PROVIDED MATERIAL START
`src/rtl/uart_rx.sv`:
```
// uart_rx: 8N1 UART receiver, LSB first, with an optional parity bit.
// Turns the asynchronous serial line into 8-bit bytes plus one-cycle strobes
// for good data, framing errors and parity errors. There is no backpressure.
//
// Build option: define UART_RX_PARITY_EN to insert a parity bit between the
// last data bit and the stop bit. The PARITY_ODD parameter selects its sense.
// Without the macro the frame is 10 bits and parity_err is tied low.

module uart_rx #(
    parameter int CLKS_PER_BIT = 16,  // clock cycles per bit; even and >= 4
    parameter int PARITY_ODD   = 0    // 0 = even parity, 1 = odd parity
) (
    input  logic       clk,
    input  logic       reset,       // asynchronous, active low
    input  logic       rx,
    output logic [7:0] data_out,
    output logic       data_valid,
    output logic       frame_err,
    output logic       parity_err,
    output logic       busy
);

    localparam int CNT_W = $clog2(CLKS_PER_BIT);

    // Start bit is checked at its middle; every later bit one full period on.
    localparam logic [CNT_W-1:0] HALF_LAST = CNT_W'(CLKS_PER_BIT / 2 - 1);
    localparam logic [CNT_W-1:0] BIT_LAST  = CNT_W'(CLKS_PER_BIT - 1);

    // Reject configurations the sampling scheme cannot support.
    if ((CLKS_PER_BIT < 4) || ((CLKS_PER_BIT % 2) != 0)) begin : g_bad_clks
        $error("uart_rx: CLKS_PER_BIT must be even and >= 4");
    end
    if ((PARITY_ODD != 0) && (PARITY_ODD != 1)) begin : g_bad_parity
        $error("uart_rx: PARITY_ODD must be 0 or 1");
    end

    typedef enum logic [2:0] {
        IDLE,
        START,
        DATA,
        PARITY,
        STOP,
        BREAK
    } state_e;

    state_e           state_q;
    logic             rx_meta_q;
    logic             rx_s_q;
    logic [CNT_W-1:0] cnt_q;
    logic [2:0]       bit_cnt_q;
    logic [7:0]       shift_q;
    logic [7:0]       data_out_q;
    logic             data_valid_q;
    logic             frame_err_q;
    logic             busy_q;

`ifdef UART_RX_PARITY_EN
    logic             par_err_q;     // parity mismatch seen in this frame
    logic             parity_err_q;
    logic             par_expected;

    // Parity bit the transmitter should have sent for the byte just shifted in.
    always_comb begin
        par_expected = (PARITY_ODD != 0) ? ~^shift_q : ^shift_q;
    end
`endif

    // Two-flop synchroniser; the line idles high so both flops reset to 1.
    always_ff @(posedge clk or negedge reset) begin
        if (!reset) begin
            rx_meta_q <= 1'b1;
            rx_s_q    <= 1'b1;
        end else begin
            // NOTE: non-blocking assignments make rx_s_q take the old rx_meta_q,
            // giving two real flop stages; blocking here would collapse them.
            rx_meta_q <= rx;
            rx_s_q    <= rx_meta_q;
        end
    end

    // Receive FSM with its counters, shift register and registered outputs.
    always_ff @(posedge clk or negedge reset) begin
        if (!reset) begin
            state_q      <= IDLE;
            cnt_q        <= '0;
            bit_cnt_q    <= '0;
            // NOTE: the shift register is reset too, so a frame cut short by
            // reset can never leak stale bits into data_out.
            shift_q      <= '0;
            data_out_q   <= 8'h00;
            data_valid_q <= 1'b0;
            frame_err_q  <= 1'b0;
            busy_q       <= 1'b0;
`ifdef UART_RX_PARITY_EN
            par_err_q    <= 1'b0;
            parity_err_q <= 1'b0;
`endif
        end else begin
            // NOTE: strobes default low every cycle and are only set on the
            // transition out of STOP, so each lasts exactly one clock.
            data_valid_q <= 1'b0;
            frame_err_q  <= 1'b0;
`ifdef UART_RX_PARITY_EN
            parity_err_q <= 1'b0;
`endif
            case (state_q)
                IDLE: begin
                    cnt_q     <= '0;
                    bit_cnt_q <= '0;
`ifdef UART_RX_PARITY_EN
                    par_err_q <= 1'b0;
`endif
                    if (!rx_s_q) begin
                        state_q <= START;
                        busy_q  <= 1'b1;
                    end
                end

                START: begin
                    if (cnt_q == HALF_LAST) begin
                        cnt_q <= '0;
                        if (!rx_s_q) begin
                            state_q <= DATA;
                        end else begin
                            // Line went back high mid start bit: a glitch.
                            state_q <= IDLE;
                            busy_q  <= 1'b0;
                        end
                    end else begin
                        cnt_q <= cnt_q + 1'b1;
                    end
                end

                DATA: begin
                    if (cnt_q == BIT_LAST) begin
                        cnt_q     <= '0;
                        shift_q   <= {rx_s_q, shift_q[7:1]};
                        bit_cnt_q <= bit_cnt_q + 1'b1;
                        if (bit_cnt_q == 3'd7) begin
`ifdef UART_RX_PARITY_EN
                            state_q <= PARITY;
`else
                            state_q <= STOP;
`endif
                        end
                    end else begin
                        cnt_q <= cnt_q + 1'b1;
                    end
                end

`ifdef UART_RX_PARITY_EN
                PARITY: begin
                    if (cnt_q == BIT_LAST) begin
                        cnt_q     <= '0;
                        par_err_q <= (rx_s_q != par_expected);
                        state_q   <= STOP;
                    end else begin
                        cnt_q <= cnt_q + 1'b1;
                    end
                end
`endif

                STOP: begin
                    if (cnt_q == BIT_LAST) begin
                        cnt_q <= '0;
                        if (rx_s_q) begin
                            state_q <= IDLE;
                            busy_q  <= 1'b0;
`ifdef UART_RX_PARITY_EN
                            if (par_err_q) begin
                                parity_err_q <= 1'b1;
                            end else begin
                                data_out_q   <= shift_q;
                                data_valid_q <= 1'b1;
                            end
`else
                            data_out_q   <= shift_q;
                            data_valid_q <= 1'b1;
`endif
                        end else begin
                            // Stop bit low: framing error, wait out the break.
                            frame_err_q <= 1'b1;
`ifdef UART_RX_PARITY_EN
                            parity_err_q <= par_err_q;
`endif
                            state_q <= BREAK;
                        end
                    end else begin
                        cnt_q <= cnt_q + 1'b1;
                    end
                end

                BREAK: begin
                    cnt_q <= '0;
                    if (rx_s_q) begin
                        state_q <= IDLE;
                        busy_q  <= 1'b0;
                    end
                end

                default: begin
                    state_q <= IDLE;
                    cnt_q   <= '0;
                    busy_q  <= 1'b0;
                end
            endcase
        end
    end

    assign data_out   = data_out_q;
    assign data_valid = data_valid_q;
    assign frame_err  = frame_err_q;
    assign busy       = busy_q;
`ifdef UART_RX_PARITY_EN
    assign parity_err = parity_err_q;
`else
    assign parity_err = 1'b0;
`endif

endmodule

```
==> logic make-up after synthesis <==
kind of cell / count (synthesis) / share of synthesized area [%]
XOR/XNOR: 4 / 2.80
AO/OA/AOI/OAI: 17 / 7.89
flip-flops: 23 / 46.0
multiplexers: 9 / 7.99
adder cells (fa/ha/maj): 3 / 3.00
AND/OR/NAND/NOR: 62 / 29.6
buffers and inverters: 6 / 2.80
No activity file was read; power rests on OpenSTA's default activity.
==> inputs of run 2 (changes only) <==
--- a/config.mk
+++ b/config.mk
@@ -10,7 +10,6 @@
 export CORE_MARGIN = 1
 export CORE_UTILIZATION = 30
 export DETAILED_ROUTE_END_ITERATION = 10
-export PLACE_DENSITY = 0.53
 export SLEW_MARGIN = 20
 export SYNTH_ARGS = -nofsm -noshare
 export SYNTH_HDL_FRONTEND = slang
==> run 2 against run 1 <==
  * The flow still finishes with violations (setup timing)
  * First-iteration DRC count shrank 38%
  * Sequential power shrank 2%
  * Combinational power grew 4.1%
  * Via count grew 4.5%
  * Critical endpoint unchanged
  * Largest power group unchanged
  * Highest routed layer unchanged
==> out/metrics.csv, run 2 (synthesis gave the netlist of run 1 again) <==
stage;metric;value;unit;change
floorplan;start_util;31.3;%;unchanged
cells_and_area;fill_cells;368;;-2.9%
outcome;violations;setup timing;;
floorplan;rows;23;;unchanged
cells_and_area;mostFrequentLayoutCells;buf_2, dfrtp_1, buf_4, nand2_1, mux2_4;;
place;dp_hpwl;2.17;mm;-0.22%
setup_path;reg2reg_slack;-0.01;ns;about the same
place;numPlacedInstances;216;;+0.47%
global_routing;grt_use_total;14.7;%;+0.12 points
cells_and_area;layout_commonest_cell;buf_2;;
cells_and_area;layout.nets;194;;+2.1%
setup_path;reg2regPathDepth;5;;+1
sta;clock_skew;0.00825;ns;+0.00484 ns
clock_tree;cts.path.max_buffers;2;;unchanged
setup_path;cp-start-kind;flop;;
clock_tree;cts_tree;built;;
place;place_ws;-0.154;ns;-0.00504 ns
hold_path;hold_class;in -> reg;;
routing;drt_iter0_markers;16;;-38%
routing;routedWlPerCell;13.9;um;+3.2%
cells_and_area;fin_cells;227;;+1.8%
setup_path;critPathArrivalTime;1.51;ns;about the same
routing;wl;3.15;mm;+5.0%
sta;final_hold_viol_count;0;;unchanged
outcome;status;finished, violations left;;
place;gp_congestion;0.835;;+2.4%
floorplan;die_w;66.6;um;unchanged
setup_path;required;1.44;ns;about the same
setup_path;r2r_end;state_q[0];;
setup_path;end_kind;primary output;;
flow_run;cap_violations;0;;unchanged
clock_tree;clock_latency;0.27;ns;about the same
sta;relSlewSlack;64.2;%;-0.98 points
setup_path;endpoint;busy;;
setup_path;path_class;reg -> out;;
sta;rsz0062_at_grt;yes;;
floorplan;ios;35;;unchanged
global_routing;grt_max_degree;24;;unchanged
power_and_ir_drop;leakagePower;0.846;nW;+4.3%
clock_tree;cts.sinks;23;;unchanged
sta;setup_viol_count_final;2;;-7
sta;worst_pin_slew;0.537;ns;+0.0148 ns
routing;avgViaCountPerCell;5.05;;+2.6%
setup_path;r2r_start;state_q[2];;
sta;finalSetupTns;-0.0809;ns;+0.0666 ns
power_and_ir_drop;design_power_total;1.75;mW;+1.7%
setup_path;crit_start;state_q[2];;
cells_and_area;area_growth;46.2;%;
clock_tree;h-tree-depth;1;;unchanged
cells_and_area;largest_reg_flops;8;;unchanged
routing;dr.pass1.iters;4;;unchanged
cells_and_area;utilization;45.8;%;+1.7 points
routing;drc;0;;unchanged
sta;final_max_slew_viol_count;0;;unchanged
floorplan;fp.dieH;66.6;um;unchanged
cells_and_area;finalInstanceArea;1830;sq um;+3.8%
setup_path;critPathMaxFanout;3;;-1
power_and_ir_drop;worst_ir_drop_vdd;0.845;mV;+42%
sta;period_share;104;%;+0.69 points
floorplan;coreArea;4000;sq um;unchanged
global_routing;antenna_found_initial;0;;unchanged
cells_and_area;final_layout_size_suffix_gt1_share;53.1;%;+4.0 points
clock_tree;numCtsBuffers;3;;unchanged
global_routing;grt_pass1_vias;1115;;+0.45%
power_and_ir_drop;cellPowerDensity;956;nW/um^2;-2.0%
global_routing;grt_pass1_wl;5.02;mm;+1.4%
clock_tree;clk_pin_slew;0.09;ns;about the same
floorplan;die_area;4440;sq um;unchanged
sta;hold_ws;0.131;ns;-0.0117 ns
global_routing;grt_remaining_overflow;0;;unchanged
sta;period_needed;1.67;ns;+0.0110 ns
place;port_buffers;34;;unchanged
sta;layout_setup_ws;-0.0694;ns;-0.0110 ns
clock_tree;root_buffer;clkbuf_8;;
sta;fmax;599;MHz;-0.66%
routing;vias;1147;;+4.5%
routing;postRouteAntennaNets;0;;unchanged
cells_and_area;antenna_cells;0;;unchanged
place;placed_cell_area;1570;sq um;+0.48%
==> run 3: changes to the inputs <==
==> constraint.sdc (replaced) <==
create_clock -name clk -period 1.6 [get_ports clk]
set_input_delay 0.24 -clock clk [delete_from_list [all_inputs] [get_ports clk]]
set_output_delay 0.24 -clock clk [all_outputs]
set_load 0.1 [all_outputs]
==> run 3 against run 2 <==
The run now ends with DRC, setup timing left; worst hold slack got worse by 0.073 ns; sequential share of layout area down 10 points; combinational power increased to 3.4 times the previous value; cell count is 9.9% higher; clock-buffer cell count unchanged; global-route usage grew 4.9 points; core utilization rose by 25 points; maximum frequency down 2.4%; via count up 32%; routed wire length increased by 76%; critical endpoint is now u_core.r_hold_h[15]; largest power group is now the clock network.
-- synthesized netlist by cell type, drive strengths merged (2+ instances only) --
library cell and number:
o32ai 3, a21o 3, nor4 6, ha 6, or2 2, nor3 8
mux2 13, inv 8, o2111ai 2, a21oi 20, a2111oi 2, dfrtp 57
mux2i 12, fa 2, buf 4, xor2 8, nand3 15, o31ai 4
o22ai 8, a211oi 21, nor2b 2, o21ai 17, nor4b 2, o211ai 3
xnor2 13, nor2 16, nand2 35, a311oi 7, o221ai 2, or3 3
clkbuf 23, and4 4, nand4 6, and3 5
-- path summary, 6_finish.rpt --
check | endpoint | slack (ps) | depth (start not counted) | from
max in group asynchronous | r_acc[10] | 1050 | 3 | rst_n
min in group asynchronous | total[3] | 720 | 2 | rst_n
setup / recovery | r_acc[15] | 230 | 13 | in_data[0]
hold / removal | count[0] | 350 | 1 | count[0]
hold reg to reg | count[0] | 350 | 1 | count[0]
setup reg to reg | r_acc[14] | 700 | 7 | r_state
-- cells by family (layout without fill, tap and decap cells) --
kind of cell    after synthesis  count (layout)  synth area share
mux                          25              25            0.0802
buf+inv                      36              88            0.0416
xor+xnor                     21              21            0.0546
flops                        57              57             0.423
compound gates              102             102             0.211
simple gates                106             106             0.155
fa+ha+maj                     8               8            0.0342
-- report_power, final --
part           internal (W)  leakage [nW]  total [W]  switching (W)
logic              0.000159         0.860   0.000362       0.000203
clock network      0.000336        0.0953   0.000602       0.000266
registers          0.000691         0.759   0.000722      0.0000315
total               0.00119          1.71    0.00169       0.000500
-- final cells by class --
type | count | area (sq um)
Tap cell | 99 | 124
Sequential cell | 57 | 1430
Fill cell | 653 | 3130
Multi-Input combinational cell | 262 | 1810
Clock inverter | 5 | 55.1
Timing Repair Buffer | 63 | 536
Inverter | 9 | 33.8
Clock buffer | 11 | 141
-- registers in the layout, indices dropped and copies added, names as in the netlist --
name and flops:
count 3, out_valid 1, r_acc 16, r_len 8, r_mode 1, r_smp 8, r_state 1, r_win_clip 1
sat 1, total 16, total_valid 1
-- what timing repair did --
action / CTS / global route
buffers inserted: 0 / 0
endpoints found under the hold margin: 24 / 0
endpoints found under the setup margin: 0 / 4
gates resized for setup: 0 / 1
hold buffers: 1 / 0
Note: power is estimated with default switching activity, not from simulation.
<file path="config.mk">
export PLATFORM = sky130hd
export DESIGN_NAME = reg_serializer
export DESIGN_NICKNAME = d
export VERILOG_FILES = /design/src/rtl/reg_serializer.sv
export SDC_FILE = /design/constraint.sdc
export NUM_CORES = 1
export LEC_CHECK = 0
export CORE_ASPECT_RATIO = 1.1
export CORE_MARGIN = 4
export CORE_UTILIZATION = 25
export CTS_BUF_LIST = sky130_fd_sc_hd__clkbuf_8 sky130_fd_sc_hd__clkbuf_16
export CTS_CLUSTER_DIAMETER = 100
export DETAILED_ROUTE_END_ITERATION = 7
export PLACE_DENSITY = 0.46
export SYNTH_ARGS = -nofsm -noshare
export SYNTH_HDL_FRONTEND = slang
export SYNTH_SLANG_ARGS = --single-unit
export TNS_END_PERCENT = 20
</file>
<file path="constraint.sdc">
create_clock -name Clk -period 1.3 [get_ports Clk]
set_input_delay 0.26 -clock Clk [delete_from_list [all_inputs] [get_ports Clk]]
set_output_delay 0.26 -clock Clk [all_outputs]
set_load 0.05 [all_outputs]
</file>
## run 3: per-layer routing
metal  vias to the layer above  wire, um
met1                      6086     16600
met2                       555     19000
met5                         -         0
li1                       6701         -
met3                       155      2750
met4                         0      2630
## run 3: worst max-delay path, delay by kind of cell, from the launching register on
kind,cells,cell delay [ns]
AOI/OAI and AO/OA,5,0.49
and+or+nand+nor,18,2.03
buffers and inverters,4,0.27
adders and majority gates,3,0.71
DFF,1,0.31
<file path="config.mk">
export PLATFORM = sky130hd
export DESIGN_NAME = collision_detector
export DESIGN_NICKNAME = d
export VERILOG_FILES = /design/src/rtl/pinball_pkg.sv /design/src/rtl/collision_channel.sv /design/src/rtl/collision_detector.sv
export SDC_FILE = /design/constraint.sdc
export NUM_CORES = 1
export LEC_CHECK = 0
export ABC_CLOCK_PERIOD_IN_PS = 1860
export CAP_MARGIN = 20
export CORE_ASPECT_RATIO = 0.7
export CORE_MARGIN = 2
export CORE_UTILIZATION = 49
export CTS_BUF_LIST = sky130_fd_sc_hd__clkbuf_16
export DETAILED_ROUTE_END_ITERATION = 7
export PLACE_DENSITY = 0.86
export SYNTH_ARGS = -nofsm -noshare
export SYNTH_HDL_FRONTEND = slang
export SYNTH_SLANG_ARGS = --single-unit
export TNS_END_PERCENT = 30
</file>
<file path="constraint.sdc">
create_clock -name clk -period 1.86 [get_ports clk]
set_input_delay 0.558 -clock clk [delete_from_list [all_inputs] [get_ports clk]]
set_output_delay 0.558 -clock clk [all_outputs]
set_load 0.005 [all_outputs]
</file>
PROVIDED MATERIAL END
#### REQUIREMENT
Above are the entries. Output exactly the lines beginning with the line that has "o22ai 8, a211oi" and ending with the line that has "setup / recovery".

#### TASK SOLUTION
o22ai 8, a211oi 21, nor2b 2, o21ai 17, nor4b 2, o211ai 3
xnor2 13, nor2 16, nand2 35, a311oi 7, o221ai 2, or3 3
clkbuf 23, and4 4, nand4 6, and3 5
-- path summary, 6_finish.rpt --
check | endpoint | slack (ps) | depth (start not counted) | from
max in group asynchronous | r_acc[10] | 1050 | 3 | rst_n
min in group asynchronous | total[3] | 720 | 2 | rst_n
setup / recovery | r_acc[15] | 230 | 13 | in_data[0]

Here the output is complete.